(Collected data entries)
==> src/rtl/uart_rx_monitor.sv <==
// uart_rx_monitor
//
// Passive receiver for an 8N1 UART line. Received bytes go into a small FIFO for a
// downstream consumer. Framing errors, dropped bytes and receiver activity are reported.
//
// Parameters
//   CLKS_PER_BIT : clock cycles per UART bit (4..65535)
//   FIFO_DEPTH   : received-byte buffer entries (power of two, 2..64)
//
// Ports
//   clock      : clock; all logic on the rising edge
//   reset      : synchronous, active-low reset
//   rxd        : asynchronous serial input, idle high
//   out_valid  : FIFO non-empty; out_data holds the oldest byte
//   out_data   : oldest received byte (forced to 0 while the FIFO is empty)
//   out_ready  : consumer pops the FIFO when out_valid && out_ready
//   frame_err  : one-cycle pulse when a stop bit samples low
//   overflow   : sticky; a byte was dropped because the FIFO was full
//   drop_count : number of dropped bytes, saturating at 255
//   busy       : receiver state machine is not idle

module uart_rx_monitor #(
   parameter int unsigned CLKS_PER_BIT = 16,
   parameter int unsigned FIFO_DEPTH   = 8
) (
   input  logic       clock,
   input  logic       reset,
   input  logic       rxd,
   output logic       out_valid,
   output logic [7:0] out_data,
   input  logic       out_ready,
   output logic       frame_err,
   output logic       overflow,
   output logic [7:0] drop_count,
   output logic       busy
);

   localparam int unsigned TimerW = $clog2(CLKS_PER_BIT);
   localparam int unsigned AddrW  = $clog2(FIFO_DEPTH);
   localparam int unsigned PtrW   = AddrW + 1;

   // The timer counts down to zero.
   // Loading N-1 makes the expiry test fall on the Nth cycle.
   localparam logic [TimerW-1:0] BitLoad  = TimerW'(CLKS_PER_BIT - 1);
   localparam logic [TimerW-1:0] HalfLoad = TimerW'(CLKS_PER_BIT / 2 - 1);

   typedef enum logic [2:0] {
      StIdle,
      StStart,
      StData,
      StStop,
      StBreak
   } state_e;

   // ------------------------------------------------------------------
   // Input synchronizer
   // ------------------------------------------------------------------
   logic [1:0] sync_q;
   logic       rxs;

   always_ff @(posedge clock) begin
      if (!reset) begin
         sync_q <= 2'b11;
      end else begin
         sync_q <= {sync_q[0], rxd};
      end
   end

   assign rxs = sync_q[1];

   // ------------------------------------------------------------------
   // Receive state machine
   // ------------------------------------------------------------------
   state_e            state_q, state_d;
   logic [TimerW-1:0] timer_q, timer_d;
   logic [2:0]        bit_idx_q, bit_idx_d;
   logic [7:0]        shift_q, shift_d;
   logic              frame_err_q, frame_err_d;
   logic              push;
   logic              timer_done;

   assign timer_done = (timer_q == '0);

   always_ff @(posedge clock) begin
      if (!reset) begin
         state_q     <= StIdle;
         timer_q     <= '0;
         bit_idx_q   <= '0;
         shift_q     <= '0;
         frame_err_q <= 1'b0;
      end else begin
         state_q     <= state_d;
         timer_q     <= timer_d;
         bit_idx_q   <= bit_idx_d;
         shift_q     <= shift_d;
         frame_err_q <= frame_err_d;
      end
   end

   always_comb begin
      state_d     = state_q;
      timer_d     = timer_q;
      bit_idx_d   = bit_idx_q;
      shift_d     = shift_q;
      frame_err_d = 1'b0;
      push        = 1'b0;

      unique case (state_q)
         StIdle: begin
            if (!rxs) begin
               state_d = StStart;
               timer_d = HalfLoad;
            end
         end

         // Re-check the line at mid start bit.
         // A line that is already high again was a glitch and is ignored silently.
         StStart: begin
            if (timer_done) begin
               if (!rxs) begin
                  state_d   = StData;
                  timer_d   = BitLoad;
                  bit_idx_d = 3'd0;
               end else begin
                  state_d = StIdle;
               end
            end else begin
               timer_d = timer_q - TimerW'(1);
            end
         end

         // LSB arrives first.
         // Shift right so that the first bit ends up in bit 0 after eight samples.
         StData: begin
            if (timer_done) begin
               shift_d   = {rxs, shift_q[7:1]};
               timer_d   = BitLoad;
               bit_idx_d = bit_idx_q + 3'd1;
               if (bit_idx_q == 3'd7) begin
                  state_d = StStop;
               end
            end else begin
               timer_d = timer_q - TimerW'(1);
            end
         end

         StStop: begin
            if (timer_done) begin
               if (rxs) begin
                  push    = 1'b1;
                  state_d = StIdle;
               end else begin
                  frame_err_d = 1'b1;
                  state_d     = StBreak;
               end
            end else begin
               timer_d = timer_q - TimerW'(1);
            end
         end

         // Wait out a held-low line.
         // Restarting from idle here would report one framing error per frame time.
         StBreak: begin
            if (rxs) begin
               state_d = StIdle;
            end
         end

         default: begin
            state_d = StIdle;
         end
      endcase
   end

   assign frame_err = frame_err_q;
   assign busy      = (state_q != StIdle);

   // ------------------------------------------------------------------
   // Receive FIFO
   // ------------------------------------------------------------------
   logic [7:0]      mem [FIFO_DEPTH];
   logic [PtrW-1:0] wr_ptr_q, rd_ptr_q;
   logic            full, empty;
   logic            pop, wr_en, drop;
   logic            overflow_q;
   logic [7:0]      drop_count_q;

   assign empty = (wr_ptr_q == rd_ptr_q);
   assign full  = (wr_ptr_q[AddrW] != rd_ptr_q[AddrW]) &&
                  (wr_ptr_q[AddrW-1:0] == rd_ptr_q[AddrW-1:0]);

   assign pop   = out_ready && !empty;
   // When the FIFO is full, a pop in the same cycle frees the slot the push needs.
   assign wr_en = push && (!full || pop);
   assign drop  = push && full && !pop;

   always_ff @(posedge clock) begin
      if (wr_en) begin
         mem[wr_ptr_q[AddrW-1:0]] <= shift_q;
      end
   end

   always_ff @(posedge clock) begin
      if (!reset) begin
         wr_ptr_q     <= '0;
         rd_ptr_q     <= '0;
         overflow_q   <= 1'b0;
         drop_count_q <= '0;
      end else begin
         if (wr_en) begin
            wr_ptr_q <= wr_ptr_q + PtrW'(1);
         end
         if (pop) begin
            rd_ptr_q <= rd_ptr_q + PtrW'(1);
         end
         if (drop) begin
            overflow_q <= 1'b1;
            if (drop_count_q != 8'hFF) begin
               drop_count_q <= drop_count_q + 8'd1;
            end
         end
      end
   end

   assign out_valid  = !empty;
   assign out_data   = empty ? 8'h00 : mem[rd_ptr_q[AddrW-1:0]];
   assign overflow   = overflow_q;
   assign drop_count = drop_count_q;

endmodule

...

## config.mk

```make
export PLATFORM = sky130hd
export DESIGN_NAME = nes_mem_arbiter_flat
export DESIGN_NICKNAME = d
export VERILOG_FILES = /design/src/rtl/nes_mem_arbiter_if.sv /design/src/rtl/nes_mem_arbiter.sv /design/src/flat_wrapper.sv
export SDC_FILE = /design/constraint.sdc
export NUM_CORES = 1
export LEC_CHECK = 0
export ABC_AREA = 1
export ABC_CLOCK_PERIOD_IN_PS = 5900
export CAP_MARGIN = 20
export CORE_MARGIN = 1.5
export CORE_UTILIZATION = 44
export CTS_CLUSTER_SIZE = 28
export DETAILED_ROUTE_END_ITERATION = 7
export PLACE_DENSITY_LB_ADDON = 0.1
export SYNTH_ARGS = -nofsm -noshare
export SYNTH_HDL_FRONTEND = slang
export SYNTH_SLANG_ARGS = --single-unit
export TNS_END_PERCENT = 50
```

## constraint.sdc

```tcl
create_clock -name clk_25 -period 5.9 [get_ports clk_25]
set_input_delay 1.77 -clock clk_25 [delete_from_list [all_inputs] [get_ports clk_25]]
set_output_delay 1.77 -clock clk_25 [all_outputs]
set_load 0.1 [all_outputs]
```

## [EXERCISE INSTRUCTIONS]
Report each line in the preceding entries that holds the string "unsigned".

## [EXPECTED OUTPUT]
   parameter int unsigned CLKS_PER_BIT = 16,
   parameter int unsigned FIFO_DEPTH   = 8
   localparam int unsigned TimerW = $clog2(CLKS_PER_BIT);
   localparam int unsigned AddrW  = $clog2(FIFO_DEPTH);
   localparam int unsigned PtrW   = AddrW + 1;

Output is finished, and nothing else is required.